The sexual reproduction of the colonies of the Volvocaceae is one of the most important phenomena presented by the Protozoa. In some families of Flagellata full-grown individuals become amoeboid, fuse, encyst, and then break up into flagellate spores which develop simply to the parental form (Fig. 1, 23 to 26). In the Chlamydomonadidae a single adult individual by division produces small individuals, so-called “microgametes.” These conjugate with one another or with similar microgametes formed by other adults (as in Chlorogonium, Fig. 1, 7); or more rarely in certain genera a microgamete conjugates with an ordinary individual megagamete. The result in either case is a “zygote,” a cell formed by fusion of two which divides in the usual way to produce new individuals. The microgamete in this case is the male element and equivalent to a spermatozoon; the megagamete is the female and equivalent to an egg-cell. The zygote is a “fertilized egg,” or oosperm.
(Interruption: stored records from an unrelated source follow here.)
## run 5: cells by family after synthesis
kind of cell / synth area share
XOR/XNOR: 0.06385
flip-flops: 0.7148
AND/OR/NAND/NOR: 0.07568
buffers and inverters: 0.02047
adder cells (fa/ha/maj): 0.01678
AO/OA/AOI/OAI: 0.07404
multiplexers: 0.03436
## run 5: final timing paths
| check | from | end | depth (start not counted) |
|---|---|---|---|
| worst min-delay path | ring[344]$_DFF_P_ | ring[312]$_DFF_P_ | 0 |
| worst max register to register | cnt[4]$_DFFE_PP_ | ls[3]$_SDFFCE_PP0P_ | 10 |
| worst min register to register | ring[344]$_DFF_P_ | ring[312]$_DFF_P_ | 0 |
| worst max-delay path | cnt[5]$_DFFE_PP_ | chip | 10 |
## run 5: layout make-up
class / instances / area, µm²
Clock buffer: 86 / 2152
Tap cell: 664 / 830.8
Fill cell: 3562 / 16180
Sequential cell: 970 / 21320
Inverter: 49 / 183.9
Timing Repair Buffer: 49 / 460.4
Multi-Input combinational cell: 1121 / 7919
In some colony-building forms we find that only certain cells produce by division microgametes; and, regarding the colony as a multicellular individual, we may consider these cells as testis-cells and their microgametes as spermatozoa.

Cystoflagellata (Rhynchoflagellata of E. R. Lankester) and Dinoflagellata are scarcely more than subdivisions of Flagellata; but, following O. Bütschli, we describe them separately; the three groups being united into his Mastigophora.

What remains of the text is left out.